What to do: Check each line of the records below and collect those holding "full".

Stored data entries
##########
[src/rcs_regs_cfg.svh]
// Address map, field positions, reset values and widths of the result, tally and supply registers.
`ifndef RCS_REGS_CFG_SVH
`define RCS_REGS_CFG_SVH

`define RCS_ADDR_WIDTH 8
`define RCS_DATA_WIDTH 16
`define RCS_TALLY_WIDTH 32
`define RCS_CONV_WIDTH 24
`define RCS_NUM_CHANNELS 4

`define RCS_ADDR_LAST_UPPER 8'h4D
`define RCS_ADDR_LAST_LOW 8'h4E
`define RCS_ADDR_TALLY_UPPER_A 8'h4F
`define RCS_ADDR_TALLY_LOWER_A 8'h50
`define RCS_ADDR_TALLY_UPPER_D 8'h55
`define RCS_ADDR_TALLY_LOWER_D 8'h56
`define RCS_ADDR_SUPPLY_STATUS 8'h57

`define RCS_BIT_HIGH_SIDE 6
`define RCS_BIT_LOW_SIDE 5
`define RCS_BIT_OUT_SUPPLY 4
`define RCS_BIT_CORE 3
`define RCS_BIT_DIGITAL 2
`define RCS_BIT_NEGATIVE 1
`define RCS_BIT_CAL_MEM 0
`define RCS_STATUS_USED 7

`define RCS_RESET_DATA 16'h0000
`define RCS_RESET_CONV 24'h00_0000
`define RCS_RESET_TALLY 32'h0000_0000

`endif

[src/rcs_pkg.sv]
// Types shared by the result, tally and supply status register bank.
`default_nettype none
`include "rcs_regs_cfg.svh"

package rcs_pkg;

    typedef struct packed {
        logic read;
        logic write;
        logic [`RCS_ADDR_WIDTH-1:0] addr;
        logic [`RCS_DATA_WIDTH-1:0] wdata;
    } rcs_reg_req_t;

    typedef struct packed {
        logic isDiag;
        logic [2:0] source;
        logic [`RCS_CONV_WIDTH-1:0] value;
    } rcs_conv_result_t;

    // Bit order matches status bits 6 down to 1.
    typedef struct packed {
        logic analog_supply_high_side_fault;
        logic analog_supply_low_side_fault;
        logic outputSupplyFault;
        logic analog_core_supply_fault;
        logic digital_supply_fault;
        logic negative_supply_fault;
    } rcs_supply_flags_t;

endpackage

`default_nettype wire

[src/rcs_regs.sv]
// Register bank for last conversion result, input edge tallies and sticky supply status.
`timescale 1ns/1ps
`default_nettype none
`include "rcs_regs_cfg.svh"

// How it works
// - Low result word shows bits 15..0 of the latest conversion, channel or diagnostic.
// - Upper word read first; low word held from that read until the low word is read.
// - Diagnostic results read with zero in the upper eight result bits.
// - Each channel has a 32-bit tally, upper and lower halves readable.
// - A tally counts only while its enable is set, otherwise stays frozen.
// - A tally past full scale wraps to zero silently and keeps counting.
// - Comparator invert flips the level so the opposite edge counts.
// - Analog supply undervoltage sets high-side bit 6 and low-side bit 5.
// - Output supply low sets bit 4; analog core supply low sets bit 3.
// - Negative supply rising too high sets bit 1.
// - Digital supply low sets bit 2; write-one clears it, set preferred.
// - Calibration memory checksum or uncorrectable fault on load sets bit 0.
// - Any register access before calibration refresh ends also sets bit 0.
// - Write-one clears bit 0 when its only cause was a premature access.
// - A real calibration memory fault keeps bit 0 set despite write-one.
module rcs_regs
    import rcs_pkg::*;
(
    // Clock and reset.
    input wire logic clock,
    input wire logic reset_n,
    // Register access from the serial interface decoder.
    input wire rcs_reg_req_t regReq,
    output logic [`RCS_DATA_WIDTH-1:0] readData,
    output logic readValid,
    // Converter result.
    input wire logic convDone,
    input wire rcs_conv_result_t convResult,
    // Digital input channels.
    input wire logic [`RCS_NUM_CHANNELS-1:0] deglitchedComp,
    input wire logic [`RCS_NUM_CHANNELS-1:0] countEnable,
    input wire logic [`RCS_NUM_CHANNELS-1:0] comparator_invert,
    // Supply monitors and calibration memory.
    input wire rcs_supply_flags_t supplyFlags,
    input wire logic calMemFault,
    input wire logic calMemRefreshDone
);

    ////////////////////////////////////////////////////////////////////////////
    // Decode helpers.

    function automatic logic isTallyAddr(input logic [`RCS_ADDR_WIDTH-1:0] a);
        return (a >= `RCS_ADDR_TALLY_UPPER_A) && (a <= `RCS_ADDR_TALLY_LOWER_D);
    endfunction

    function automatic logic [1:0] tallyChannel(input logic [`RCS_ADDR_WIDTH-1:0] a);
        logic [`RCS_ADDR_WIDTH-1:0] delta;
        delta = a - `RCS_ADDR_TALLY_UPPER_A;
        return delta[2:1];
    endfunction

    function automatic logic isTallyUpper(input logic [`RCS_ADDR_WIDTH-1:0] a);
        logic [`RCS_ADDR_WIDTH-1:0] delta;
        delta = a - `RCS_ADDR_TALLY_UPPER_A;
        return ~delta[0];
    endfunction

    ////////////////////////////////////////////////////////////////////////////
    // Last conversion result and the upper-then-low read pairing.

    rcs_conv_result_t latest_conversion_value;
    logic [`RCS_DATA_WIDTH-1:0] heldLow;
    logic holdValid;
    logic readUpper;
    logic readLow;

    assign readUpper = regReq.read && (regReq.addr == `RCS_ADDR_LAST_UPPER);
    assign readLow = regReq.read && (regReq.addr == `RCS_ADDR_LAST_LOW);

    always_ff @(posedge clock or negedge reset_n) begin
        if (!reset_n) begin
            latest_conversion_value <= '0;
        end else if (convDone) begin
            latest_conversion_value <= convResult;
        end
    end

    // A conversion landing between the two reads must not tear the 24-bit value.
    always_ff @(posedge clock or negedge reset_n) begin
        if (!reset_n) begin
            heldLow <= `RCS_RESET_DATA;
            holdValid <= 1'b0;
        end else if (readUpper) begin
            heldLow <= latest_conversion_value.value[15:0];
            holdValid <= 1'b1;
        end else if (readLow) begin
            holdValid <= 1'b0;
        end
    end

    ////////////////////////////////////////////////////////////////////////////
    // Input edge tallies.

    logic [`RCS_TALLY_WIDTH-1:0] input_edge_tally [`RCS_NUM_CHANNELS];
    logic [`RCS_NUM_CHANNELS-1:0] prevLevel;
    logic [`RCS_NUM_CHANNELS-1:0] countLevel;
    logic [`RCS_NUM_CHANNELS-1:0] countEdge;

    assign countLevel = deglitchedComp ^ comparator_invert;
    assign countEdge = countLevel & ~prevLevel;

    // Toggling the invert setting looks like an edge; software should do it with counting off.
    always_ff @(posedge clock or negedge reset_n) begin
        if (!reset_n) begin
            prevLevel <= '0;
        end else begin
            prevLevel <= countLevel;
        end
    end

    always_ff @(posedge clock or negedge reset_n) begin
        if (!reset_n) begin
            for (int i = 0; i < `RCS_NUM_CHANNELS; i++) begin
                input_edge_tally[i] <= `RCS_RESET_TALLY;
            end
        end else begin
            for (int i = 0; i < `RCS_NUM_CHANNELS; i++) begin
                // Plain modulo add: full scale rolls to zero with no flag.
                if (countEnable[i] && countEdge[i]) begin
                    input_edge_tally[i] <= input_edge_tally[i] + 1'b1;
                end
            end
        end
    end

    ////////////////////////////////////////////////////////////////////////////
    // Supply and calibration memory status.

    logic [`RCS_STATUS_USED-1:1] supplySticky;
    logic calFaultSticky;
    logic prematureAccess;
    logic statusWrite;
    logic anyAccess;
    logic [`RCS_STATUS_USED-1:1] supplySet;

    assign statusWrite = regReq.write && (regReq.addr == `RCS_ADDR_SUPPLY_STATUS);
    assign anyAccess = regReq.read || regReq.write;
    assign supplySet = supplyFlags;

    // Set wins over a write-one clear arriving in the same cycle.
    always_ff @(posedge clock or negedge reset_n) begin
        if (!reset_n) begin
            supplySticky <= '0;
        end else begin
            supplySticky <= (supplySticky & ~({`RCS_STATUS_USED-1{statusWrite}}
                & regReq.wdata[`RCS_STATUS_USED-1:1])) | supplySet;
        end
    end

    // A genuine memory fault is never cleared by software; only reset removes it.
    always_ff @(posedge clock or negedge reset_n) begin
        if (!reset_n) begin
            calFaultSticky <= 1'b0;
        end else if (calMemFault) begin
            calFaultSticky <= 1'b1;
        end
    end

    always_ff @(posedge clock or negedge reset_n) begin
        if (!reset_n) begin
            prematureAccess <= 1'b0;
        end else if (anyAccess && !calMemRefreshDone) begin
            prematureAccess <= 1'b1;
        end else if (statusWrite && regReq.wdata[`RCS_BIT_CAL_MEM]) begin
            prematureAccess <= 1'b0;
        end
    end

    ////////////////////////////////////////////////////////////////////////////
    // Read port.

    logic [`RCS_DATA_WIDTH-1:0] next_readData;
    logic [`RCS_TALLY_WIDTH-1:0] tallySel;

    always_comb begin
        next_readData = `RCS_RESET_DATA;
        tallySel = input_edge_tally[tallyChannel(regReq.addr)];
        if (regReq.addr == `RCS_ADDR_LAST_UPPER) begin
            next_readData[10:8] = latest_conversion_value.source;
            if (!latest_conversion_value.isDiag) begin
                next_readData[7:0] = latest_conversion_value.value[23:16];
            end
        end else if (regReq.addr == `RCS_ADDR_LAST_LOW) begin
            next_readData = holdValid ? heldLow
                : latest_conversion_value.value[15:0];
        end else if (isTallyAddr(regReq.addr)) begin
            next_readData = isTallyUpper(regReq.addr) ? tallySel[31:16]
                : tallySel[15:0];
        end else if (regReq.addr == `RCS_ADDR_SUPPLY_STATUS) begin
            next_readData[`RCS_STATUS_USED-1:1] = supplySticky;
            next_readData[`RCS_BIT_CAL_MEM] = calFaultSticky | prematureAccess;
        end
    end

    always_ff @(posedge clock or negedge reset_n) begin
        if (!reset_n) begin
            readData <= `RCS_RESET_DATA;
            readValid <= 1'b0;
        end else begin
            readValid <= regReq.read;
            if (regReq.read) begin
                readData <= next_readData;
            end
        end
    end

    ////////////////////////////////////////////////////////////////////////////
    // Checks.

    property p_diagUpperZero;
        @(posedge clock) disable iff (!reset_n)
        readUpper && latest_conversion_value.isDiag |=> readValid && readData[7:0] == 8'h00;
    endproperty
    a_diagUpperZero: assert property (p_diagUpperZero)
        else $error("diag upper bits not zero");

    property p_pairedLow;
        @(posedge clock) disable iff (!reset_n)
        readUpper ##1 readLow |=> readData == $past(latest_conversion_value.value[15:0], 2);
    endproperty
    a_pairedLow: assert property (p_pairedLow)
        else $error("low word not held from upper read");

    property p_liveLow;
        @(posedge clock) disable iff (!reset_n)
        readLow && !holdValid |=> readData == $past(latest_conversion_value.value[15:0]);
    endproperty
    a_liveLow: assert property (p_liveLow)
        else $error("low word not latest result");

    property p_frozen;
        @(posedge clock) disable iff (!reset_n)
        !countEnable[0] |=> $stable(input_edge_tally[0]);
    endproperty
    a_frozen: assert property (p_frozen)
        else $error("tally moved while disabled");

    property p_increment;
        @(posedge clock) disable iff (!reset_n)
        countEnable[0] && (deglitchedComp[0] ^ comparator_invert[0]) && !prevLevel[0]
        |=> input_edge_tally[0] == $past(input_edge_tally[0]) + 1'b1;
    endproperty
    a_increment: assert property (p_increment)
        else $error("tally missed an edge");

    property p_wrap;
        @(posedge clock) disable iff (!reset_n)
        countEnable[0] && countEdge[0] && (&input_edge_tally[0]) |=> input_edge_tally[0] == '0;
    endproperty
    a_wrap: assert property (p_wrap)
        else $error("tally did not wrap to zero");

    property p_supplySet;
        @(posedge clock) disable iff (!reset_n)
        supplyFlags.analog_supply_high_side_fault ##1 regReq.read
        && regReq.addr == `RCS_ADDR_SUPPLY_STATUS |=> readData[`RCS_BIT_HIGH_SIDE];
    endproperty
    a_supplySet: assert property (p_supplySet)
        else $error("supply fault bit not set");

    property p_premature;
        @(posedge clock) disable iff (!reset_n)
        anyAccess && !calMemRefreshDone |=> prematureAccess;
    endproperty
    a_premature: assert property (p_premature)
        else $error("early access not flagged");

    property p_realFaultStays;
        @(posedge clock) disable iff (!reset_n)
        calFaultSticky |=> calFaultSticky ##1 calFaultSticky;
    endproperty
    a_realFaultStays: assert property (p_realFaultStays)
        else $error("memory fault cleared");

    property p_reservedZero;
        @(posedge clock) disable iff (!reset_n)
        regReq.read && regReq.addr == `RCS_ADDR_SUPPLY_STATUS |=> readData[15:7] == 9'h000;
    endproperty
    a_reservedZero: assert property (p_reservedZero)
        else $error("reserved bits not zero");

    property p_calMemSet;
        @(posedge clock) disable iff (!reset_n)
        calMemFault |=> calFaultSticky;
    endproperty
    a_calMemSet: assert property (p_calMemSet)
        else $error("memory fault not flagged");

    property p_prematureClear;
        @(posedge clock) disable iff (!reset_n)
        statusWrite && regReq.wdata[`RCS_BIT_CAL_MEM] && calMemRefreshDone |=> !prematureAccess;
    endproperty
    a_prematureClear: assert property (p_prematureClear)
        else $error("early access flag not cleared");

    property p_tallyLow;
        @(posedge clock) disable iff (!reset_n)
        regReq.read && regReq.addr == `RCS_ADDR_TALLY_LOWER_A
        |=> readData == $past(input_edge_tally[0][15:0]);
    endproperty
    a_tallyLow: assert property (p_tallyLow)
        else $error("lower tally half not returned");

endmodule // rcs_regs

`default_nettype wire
##########
Answer to this exercise:
// - A tally past full scale wraps to zero silently and keeps counting.
                // Plain modulo add: full scale rolls to zero with no flag.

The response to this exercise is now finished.